Following the sale of Paramount Parks to Cedar Fair in 2007, a decline in admissions along with failed negotiations between Cedar Fair and the Las Vegas Hilton brought about the attraction's closure on September 1, 2008.

The closing ceremony was held on September 1, 2008. The public was invited to attend the ceremony, which was presented in the tradition of a naval decommissioning ceremony. Giving the keynote at the closing was Suzie Plakson, who introduced all the members of Star Trek: The Experience staff. April Hebert, who played the Vulcan T'pril, was introduced last as the longest serving cast member of Star Trek: The Experience and given the United Federation of Planets banner. Avery Brooks and Chase Masterson were also in attendance for the closing ceremony, and Garrett Wang made a brief appearance at Quark's shortly before closing. Chad Boutte, Operations Manager of Star Trek: The Experience, gave the final speech with the final words "live long and prosper".

==Moving and sale==
Mayor Oscar Goodman stated in a news conference on October 16, 2008, that a possible deal to move and reopen core elements of STTE was being negotiated between CBS and Rohit Joshi, developer of the Neonopolis Mall. The first phase of the reopening was rumored to coincide with the theatrical release of the next Star Trek film on May 8, 2009.

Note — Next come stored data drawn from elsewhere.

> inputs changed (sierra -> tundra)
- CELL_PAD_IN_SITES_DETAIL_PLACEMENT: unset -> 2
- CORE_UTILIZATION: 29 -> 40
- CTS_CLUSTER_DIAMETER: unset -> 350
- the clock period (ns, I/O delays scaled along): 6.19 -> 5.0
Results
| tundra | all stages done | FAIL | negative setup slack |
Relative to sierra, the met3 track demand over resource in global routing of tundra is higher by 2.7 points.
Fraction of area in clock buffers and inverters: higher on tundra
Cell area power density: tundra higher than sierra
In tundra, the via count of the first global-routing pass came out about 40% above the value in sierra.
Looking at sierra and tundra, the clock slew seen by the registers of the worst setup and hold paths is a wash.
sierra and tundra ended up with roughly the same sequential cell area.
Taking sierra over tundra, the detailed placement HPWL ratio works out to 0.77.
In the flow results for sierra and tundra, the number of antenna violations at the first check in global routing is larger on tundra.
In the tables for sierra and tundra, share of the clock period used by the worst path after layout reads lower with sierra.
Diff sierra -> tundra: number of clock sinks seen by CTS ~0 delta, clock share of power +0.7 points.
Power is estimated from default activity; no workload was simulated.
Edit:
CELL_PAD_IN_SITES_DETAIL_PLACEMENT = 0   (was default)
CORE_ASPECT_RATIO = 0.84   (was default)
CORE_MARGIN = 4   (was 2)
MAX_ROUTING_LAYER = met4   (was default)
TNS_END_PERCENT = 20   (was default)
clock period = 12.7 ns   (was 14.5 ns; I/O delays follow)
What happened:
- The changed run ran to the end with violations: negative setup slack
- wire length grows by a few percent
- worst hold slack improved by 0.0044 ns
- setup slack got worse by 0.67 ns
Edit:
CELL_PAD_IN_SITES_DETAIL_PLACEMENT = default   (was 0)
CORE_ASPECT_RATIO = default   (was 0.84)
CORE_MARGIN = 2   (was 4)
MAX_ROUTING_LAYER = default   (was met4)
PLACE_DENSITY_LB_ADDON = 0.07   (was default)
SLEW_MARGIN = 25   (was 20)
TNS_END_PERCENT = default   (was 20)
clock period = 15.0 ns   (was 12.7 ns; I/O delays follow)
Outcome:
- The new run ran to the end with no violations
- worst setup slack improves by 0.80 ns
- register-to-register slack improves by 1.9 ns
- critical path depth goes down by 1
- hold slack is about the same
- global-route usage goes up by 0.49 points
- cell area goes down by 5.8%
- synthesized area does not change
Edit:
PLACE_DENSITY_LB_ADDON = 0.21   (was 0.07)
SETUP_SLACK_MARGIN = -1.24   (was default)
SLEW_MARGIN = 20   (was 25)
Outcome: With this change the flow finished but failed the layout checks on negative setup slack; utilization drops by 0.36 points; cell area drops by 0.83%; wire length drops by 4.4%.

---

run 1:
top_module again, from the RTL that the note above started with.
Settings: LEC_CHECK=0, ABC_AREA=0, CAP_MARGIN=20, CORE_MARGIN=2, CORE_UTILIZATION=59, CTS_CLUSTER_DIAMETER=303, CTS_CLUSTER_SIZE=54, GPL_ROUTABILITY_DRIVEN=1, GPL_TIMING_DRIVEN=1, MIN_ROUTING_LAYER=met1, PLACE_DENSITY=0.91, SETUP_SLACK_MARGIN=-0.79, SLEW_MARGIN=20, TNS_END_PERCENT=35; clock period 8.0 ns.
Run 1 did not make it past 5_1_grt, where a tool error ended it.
==> run a: inputs <==
==> flow/design.v <==
module pe_fc(
		input clk,
		input rst_n,
		input signed [7:0] data_i,
		input signed [7:0] weight_i,
		input signed [15:0] bias_i,
		input en,
		input bias_en,
		input flush,
		output reg signed [31:0] data_o
);
reg signed [15:0] mul;
reg signed [15:0] add;    
always @(posedge clk or negedge rst_n) begin
	if (!rst_n)
		mul <= 0;
	else 
		mul <= data_i * weight_i;
end
always @(*) begin
	if (en)
		add = mul;
	else if (bias_en)
		add = bias_i;
	else
		add = 0;
end
always @(posedge clk or negedge rst_n) begin
	if (!rst_n)
		data_o <= 0;
	else if (flush)
		data_o <= mul;
	else 
		data_o <= data_o + add;
end
endmodule
==> v39: inputs <==
==> flow/design.v (excerpt) <==
module ram_tester
#(
     parameter AXI_ID           = 0
)
(
     input          clk_i
    ,input          rst_i
    ,input          cfg_awvalid_i
    ,input  [31:0]  cfg_awaddr_i
    ,input          cfg_wvalid_i
    ,input  [31:0]  cfg_wdata_i
    ,input  [3:0]   cfg_wstrb_i
    ,input          cfg_bready_i
    ,input          cfg_arvalid_i
    ,input  [31:0]  cfg_araddr_i
    ,input          cfg_rready_i
    ,input          outport_awready_i
    ,input          outport_wready_i
    ,input          outport_bvalid_i
    ,input  [1:0]   outport_bresp_i
    ,input  [3:0]   outport_bid_i
    ,input          outport_arready_i
    ,input          outport_rvalid_i
    ,input  [31:0]  outport_rdata_i
    ,input  [1:0]   outport_rresp_i
    ,input  [3:0]   outport_rid_i
    ,input          outport_rlast_i
    ,output         cfg_awready_o
    ,output         cfg_wready_o
    ,output         cfg_bvalid_o
    ,output [1:0]   cfg_bresp_o
    ,output         cfg_arready_o
    ,output         cfg_rvalid_o
    ,output [31:0]  cfg_rdata_o
    ,output [1:0]   cfg_rresp_o
    ,output         outport_awvalid_o
    ,output [31:0]  outport_awaddr_o
    ,output [3:0]   outport_awid_o
    ,output [7:0]   outport_awlen_o
    ,output [1:0]   outport_awburst_o
    ,output         outport_wvalid_o
    ,output [31:0]  outport_wdata_o
    ,output [3:0]   outport_wstrb_o
    ,output         outport_wlast_o
    ,output         outport_bready_o
    ,output         outport_arvalid_o
    ,output [31:0]  outport_araddr_o
    ,output [3:0]   outport_arid_o
    ,output [7:0]   outport_arlen_o
    ,output [1:0]   outport_arburst_o
    ,output         outport_rready_o
);
Settings: LEC_CHECK=0, CAP_MARGIN=20, CORE_MARGIN=2, CORE_UTILIZATION=40, SLEW_MARGIN=20; clock period 8.96 ns.
run.sh (not shown) runs the stock make flow with config.mk's settings and CLKGATE_MAP_FILE=.
==> v15 (differences from v39) <==
ABC_AREA = 1   (was default)
CORE_ASPECT_RATIO = 1.33   (was default)
CORE_UTILIZATION = 72   (was 40)
CTS_CLUSTER_DIAMETER = 385   (was default)
CTS_CLUSTER_SIZE = 100   (was default)
SETUP_SLACK_MARGIN = 0.62   (was default)
TNS_END_PERCENT = 10   (was default)
==> flow/constraint.sdc (replaced) <==
create_clock -name core_clock -period 3.59 [get_ports {clk_i}]
set_input_delay 0.7180 -clock core_clock [delete_from_list [all_inputs] [get_ports {clk_i}]]
set_output_delay 0.7180 -clock core_clock [all_outputs]
set_load 0.01 [all_outputs]
==> v5 (differences from v39) <==
ABC_AREA = 1   (was default)
CAP_MARGIN = 5   (was 20)
CORE_ASPECT_RATIO = 0.92   (was default)
CORE_UTILIZATION = 72   (was 40)
CTS_CLUSTER_SIZE = 41   (was default)
HOLD_SLACK_MARGIN = 0.29   (was default)
PLACE_DENSITY = 0.65   (was default)
SETUP_SLACK_MARGIN = -0.38   (was default)
==> flow/constraint.sdc (replaced) <==
create_clock -name core_clock -period 4.98 [get_ports {clk_i}]
set_input_delay 0.9960 -clock core_clock [delete_from_list [all_inputs] [get_ports {clk_i}]]
set_output_delay 0.9960 -clock core_clock [all_outputs]
set_load 0.01 [all_outputs]
==> comparison table <==
|  | v39 | v15 | v5 |
|---|---|---|---|
| Count of inverters not on the clock network in the layout | 154 | - | 614 |
| Status | finished clean | stopped before the end | finished with violations |
| Stage where the flow stopped | - | global routing | - |
| Reasons for failing layout checks | - | - | negative setup slack |
| Top sig layer | met5 | - | met5 |
| Hold Worst Slack | 0.328 ns | - | 0.353 ns |
| Final setup violation count | 0 | - | 34 |
| Final wirelength | 141000 um | - | 167000 um |
| Effective utilization at floorplan | 40.2% | 72.6% | 73.0% |
| Number of clock buffers in the layout | 140 | - | 127 |
| Cell count after placement | 5653 | 6450 | 6280 |
| Filler Cell Count | 10700 | - | 3387 |
| Min-delay src | u_rand.data_q[9] | - | u_rand.data_q[7] |
| Combinational gate area | 17500 um2 | - | 18200 um2 |
| Share of synthesized area occupied by flip-flops and latches | 59.6% | 57.5% | 57.5% |
==> job 3629 <==
Design Viterbi, start of the top module:
module Viterbi(Dx, Rx, oen, rxrdy, clock, seqrdy,reset
    );
clock: 8.85 ns
lec_check: 0
abc_area: 1
cap_margin: 20
cell_pad_in_sites_global_placement: 1
core_margin: 2
core_utilization: 68
cts_cluster_size: 25
gpl_routability_driven: 0
hold_slack_margin: -0.09
max_routing_layer: met4
min_routing_layer: met2
place_density_lb_addon: 0.07
setup_slack_margin: 0.55
slew_margin: 25
run.sh (not shown) runs the stock make flow with config.mk's settings and CLKGATE_MAP_FILE=.
==> job 1256 (differences from job 3629) <==
- CELL_PAD_IN_SITES_GLOBAL_PLACEMENT: 1 -> default
- CORE_UTILIZATION: 68 -> 72
- CTS_CLUSTER_DIAMETER: default -> 370
- CTS_CLUSTER_SIZE: 25 -> 83
- GPL_ROUTABILITY_DRIVEN: 0 -> default
- HOLD_SLACK_MARGIN: -0.09 -> default
- MAX_ROUTING_LAYER: met4 -> default
- MIN_ROUTING_LAYER: met2 -> default
- PLACE_DENSITY_LB_ADDON: 0.07 -> 0.16
- SETUP_SLACK_MARGIN: 0.55 -> default
- SLEW_MARGIN: 25 -> 20
==> flow/constraint.sdc (replaced) <==
create_clock -name core_clock -period 6.29 [get_ports {clock}]
set_input_delay 1.2580 -clock core_clock [delete_from_list [all_inputs] [get_ports {clock}]]
set_output_delay 1.2580 -clock core_clock [all_outputs]
set_load 0.01 [all_outputs]
==> summary of the runs <==
- Job 1256 stopped in global routing (5_1_grt) (GRT-0232). Job 3629 aborted during global placement without I/O (3_1_place_gp_skip_io).
- In synthesized cell count, job 3629 and job 1256 do not differ.
- In job 3629 the die area is larger than in job 1256, by about 6%.
- Area after synthesis is the same in job 3629 and job 1256.

---

==> v32: inputs <==
Starting RTL as in the previous note.
## Viterbi
module Viterbi(Dx, Rx, oen, rxrdy, clock, seqrdy,reset
    );
export LEC_CHECK = 0
export ABC_AREA = 1
export CAP_MARGIN = 20
export CORE_ASPECT_RATIO = 0.99
export CORE_MARGIN = 3
export CORE_UTILIZATION = 72
export CTS_CLUSTER_DIAMETER = 72
export CTS_CLUSTER_SIZE = 15
export MAX_ROUTING_LAYER = met4
export PLACE_DENSITY_LB_ADDON = 0.2
export SLEW_MARGIN = 10
create_clock -name core_clock -period 7.8 [get_ports {clock}]
==> inputs of v38, as changes to v32 <==
==> flow/config.mk (replaced) <==
export PLATFORM = sky130hd
export DESIGN_NAME = Viterbi
export DESIGN_NICKNAME = Viterbi
export VERILOG_FILES = /design/flow/design.v
export SDC_FILE = /design/flow/constraint.sdc
export NUM_CORES = 4
export LEC_CHECK = 0
export ABC_AREA = 1
export CAP_MARGIN = 20
export CORE_MARGIN = 2
export CORE_UTILIZATION = 72
export CTS_CLUSTER_DIAMETER = 395
export CTS_CLUSTER_SIZE = 95
export PLACE_DENSITY = 0.39
export SETUP_SLACK_MARGIN = 0.62
export SLEW_MARGIN = 20
==> flow/constraint.sdc (replaced) <==
create_clock -name core_clock -period 2.62 [get_ports {clock}]
set_input_delay 0.5240 -clock core_clock [delete_from_list [all_inputs] [get_ports {clock}]]
set_output_delay 0.5240 -clock core_clock [all_outputs]
set_load 0.01 [all_outputs]
==> inputs of v33, as changes to v32 <==
==> flow/config.mk (replaced) <==
export PLATFORM = sky130hd
export DESIGN_NAME = Viterbi
export DESIGN_NICKNAME = Viterbi
export VERILOG_FILES = /design/flow/design.v
export SDC_FILE = /design/flow/constraint.sdc
export NUM_CORES = 4
export LEC_CHECK = 0
export ABC_AREA = 1
export CAP_MARGIN = 20
export CORE_MARGIN = 8
export CORE_UTILIZATION = 40
export MIN_ROUTING_LAYER = met2
export PLACE_DENSITY_LB_ADDON = 0.27
export SLEW_MARGIN = 20
==> flow/constraint.sdc (replaced) <==
create_clock -name core_clock -period 8.0 [get_ports {clock}]
set_input_delay 1.6000 -clock core_clock [delete_from_list [all_inputs] [get_ports {clock}]]
set_output_delay 1.6000 -clock core_clock [all_outputs]
set_load 0.01 [all_outputs]
==> impl_metrics.tcl <==
# implementation run metrics
set metrics [dict create \
    grt_busiest_layer "met2" \
    post-cts-setup-buffers 62 \
    dp.cells 2529 \
    met1_usage_pct 93.8 \
    die_y_um 153 \
    rows 54 \
    stop_stage "5_1_grt" \
    place_ws_ns -4.04 \
    floorplan.core_util_pct 73.2 \
    core_area_um2 21800 \
    placedInstanceArea_um2 18600 \
    floorplan.die_area_um2 23400 \
    grt_overflow_total 2361 \
    global_route.usage.total_pct 105 \
    cts.repair.resized 168 \
    status "aborted with a tool error" \
    gp_congestion 0.953 \
    first_error_in_the_log "[ERROR GRT-0232] Routing congestion too high. Check the congestion heatmap in the GUI." \
]
The numbers above come from v38.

Despite the announced license deal, the remnants of the attraction, including the Quark's Bar sign, wardrobe, and furniture from the recreated set pieces, were sold during a warehouse sale in April 2010 and at a larger auction that August. Anything deemed unsellable due to size or damage, or that remained unsold at the end of the warehouse sale, was destroyed. Under the terms of Paramount's original license, the various items (ships, models, etc.) constructed for the attraction reverted to Paramount's ownership upon the attraction's closure.

Plans to move Star Trek: The Experience stalled when Neonopolis lost the license due to noncompliance with the terms of the contract due to loss and lack of funding. Joshi's entire quick-save project was all occurring in the long shadow of the September 2008 stock market crash and resulting Great Recession, then just getting underway.

==Design==

Star Trek: The Experience was designed by Landmark Entertainment. It received an Award for Outstanding Achievement from the Themed Entertainment Association in 1998.